▶ _Material supplied_:
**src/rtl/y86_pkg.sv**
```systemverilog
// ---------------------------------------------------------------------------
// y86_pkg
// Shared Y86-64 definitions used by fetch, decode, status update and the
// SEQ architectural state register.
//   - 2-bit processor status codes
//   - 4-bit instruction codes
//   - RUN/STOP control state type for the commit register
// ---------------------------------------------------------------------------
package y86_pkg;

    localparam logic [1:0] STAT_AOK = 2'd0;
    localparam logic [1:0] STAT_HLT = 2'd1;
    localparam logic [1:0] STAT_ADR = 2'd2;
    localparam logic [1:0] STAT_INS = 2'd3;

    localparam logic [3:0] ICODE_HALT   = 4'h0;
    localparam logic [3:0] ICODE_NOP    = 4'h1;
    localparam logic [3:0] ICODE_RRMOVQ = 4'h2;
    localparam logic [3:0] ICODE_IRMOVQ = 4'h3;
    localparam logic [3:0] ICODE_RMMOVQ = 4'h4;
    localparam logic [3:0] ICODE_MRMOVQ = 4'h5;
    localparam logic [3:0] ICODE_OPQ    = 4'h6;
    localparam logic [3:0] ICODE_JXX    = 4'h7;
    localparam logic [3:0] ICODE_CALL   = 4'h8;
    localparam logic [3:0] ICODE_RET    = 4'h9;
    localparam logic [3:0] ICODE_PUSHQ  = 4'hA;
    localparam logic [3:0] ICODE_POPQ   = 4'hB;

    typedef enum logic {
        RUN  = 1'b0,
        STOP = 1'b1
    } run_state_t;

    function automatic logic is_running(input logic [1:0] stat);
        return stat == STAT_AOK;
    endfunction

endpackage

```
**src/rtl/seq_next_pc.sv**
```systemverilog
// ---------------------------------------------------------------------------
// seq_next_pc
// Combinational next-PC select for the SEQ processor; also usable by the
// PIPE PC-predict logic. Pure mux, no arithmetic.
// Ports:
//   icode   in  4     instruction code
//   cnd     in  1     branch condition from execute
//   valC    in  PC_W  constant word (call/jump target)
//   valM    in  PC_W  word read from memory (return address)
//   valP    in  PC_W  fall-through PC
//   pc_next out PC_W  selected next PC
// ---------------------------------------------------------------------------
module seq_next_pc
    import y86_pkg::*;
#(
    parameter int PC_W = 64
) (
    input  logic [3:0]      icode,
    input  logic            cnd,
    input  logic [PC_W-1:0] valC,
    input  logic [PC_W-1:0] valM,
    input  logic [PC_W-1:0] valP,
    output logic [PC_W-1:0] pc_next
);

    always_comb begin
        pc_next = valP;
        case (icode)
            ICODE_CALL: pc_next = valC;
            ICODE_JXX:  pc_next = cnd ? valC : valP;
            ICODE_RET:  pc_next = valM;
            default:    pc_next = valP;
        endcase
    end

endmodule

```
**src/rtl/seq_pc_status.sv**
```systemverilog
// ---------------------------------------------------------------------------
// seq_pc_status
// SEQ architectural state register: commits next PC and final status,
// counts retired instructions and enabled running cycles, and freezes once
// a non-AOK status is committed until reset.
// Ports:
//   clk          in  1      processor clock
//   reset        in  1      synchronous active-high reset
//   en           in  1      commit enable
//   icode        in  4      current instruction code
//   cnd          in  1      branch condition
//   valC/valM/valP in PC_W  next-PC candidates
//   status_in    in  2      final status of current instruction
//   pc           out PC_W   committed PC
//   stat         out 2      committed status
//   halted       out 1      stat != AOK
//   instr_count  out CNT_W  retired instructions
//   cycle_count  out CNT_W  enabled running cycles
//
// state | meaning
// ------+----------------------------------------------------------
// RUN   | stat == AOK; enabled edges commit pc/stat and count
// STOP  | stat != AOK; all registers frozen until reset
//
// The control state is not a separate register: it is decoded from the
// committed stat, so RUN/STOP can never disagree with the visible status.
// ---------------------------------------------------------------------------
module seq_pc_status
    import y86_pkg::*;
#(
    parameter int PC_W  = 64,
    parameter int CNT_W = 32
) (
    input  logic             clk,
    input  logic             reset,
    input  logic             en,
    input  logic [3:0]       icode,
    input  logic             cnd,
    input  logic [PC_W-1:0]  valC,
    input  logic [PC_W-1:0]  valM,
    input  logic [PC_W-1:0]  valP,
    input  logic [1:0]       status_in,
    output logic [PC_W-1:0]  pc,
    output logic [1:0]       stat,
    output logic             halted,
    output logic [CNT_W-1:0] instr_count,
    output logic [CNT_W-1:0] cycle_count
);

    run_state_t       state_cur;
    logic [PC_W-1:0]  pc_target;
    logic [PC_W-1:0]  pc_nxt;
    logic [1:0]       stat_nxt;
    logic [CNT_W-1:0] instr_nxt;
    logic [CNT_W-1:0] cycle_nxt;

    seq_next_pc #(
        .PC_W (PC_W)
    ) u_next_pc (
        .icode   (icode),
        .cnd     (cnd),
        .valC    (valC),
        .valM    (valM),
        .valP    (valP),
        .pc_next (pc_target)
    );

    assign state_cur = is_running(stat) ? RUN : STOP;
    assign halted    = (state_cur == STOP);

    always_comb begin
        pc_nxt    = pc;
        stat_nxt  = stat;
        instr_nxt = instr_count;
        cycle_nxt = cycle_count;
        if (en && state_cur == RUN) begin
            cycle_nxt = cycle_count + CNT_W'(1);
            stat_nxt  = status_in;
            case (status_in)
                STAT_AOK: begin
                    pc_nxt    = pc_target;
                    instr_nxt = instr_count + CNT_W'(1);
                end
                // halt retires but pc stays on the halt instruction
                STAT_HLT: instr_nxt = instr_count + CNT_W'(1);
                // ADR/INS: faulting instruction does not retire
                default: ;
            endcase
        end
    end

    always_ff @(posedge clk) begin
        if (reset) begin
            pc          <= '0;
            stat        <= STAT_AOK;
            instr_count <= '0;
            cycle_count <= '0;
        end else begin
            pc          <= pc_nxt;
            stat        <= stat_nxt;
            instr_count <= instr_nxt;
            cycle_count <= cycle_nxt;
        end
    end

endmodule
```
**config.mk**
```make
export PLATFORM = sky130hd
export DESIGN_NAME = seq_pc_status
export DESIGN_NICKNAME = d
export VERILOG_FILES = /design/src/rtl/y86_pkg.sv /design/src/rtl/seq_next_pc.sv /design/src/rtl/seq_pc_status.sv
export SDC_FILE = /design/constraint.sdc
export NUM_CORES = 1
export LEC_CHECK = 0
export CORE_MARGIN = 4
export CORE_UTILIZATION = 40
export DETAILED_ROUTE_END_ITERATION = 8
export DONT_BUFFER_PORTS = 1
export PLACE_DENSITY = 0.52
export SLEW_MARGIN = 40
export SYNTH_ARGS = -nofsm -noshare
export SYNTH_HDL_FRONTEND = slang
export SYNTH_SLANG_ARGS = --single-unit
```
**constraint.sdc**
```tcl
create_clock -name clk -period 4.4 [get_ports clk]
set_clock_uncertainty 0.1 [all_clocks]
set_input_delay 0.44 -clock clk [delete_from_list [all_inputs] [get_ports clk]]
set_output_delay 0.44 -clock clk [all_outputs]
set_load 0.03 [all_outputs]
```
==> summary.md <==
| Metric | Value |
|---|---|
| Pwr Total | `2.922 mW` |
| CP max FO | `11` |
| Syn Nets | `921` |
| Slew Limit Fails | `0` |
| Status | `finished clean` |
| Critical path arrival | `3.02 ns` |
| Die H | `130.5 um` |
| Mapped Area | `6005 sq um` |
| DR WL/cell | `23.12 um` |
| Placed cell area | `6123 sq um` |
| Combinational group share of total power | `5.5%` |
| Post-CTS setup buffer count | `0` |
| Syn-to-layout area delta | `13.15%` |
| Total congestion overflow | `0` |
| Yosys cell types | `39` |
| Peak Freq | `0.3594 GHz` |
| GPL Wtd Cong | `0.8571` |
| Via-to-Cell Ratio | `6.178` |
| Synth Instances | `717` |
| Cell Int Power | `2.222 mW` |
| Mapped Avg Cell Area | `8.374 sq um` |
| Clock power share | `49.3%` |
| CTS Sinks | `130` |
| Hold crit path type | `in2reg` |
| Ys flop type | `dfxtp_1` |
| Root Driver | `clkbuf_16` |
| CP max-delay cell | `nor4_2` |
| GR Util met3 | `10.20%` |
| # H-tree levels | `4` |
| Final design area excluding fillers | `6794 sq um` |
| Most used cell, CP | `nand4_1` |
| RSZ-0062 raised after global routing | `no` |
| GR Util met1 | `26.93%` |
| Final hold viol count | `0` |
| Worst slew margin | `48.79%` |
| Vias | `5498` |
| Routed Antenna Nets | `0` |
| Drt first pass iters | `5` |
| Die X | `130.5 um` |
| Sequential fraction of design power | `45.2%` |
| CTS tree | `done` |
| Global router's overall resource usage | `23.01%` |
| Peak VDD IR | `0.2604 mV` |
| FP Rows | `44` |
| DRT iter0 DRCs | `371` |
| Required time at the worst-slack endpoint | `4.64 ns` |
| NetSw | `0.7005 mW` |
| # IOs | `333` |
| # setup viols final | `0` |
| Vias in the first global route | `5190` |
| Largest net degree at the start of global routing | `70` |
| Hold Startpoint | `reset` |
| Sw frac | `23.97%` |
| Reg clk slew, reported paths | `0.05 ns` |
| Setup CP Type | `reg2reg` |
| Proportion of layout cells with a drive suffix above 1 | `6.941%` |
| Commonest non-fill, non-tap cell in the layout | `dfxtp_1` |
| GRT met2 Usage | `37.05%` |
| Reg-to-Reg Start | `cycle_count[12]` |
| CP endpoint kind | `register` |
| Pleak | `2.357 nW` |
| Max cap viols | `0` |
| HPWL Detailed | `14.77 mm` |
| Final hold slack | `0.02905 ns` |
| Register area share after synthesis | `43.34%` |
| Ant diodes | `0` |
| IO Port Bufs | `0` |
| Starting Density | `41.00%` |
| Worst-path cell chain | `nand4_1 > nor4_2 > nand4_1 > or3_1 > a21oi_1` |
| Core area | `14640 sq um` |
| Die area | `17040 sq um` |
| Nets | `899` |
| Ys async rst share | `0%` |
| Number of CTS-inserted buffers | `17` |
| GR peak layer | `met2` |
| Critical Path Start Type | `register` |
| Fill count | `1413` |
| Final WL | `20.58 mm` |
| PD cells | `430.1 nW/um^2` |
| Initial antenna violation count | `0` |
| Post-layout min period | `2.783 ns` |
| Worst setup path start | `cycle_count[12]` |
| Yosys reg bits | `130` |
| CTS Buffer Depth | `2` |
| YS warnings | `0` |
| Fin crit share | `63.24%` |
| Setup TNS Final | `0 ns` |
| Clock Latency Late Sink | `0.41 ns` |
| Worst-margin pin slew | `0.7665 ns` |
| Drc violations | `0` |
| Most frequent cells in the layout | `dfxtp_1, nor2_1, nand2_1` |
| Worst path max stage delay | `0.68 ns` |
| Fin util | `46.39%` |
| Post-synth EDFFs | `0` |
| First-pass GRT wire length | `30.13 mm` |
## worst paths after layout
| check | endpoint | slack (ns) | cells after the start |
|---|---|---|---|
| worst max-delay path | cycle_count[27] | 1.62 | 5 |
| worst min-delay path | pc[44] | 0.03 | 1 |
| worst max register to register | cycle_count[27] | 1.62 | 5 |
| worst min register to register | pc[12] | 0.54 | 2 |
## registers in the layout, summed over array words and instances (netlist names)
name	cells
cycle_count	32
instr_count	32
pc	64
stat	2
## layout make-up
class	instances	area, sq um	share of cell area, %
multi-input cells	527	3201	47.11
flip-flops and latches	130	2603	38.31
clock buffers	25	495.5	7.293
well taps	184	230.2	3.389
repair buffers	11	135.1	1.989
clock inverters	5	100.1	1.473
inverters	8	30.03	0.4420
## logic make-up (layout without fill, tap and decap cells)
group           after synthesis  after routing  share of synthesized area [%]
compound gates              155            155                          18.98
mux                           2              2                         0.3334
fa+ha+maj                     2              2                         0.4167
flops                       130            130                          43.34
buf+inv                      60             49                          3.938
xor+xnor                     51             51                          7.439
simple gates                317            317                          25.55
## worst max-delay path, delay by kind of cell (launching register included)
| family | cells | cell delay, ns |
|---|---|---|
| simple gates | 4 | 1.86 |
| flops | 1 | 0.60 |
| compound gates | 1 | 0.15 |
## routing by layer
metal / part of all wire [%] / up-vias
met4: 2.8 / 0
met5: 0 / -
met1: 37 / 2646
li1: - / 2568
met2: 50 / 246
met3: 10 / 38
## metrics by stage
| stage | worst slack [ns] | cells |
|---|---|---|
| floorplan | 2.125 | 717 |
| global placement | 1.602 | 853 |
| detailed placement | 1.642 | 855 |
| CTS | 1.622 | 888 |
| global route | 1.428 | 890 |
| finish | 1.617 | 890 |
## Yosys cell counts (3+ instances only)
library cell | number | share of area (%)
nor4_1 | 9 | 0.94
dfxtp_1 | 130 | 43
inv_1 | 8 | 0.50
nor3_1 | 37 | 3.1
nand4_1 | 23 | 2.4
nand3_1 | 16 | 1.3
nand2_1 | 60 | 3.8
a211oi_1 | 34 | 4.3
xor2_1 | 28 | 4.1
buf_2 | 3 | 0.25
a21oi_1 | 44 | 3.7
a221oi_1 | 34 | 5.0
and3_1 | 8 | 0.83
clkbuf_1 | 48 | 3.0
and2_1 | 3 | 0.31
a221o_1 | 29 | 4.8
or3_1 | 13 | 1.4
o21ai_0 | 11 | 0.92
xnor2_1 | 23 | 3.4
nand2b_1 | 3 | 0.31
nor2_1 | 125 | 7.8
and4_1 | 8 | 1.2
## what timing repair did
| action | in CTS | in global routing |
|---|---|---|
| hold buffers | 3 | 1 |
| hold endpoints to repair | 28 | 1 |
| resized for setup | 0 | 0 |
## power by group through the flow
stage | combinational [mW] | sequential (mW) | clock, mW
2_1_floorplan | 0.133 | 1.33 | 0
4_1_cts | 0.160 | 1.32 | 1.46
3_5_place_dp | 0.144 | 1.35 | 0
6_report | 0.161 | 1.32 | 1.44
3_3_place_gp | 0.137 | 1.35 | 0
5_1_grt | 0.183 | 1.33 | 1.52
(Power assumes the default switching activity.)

▶ _Directions_: Among the lines of the listing above, which ones contain the word "halted"? Show them.

▶ _Reply to the exercise_:
//   halted       out 1      stat != AOK
    output logic             halted,
    assign halted    = (state_cur == STOP);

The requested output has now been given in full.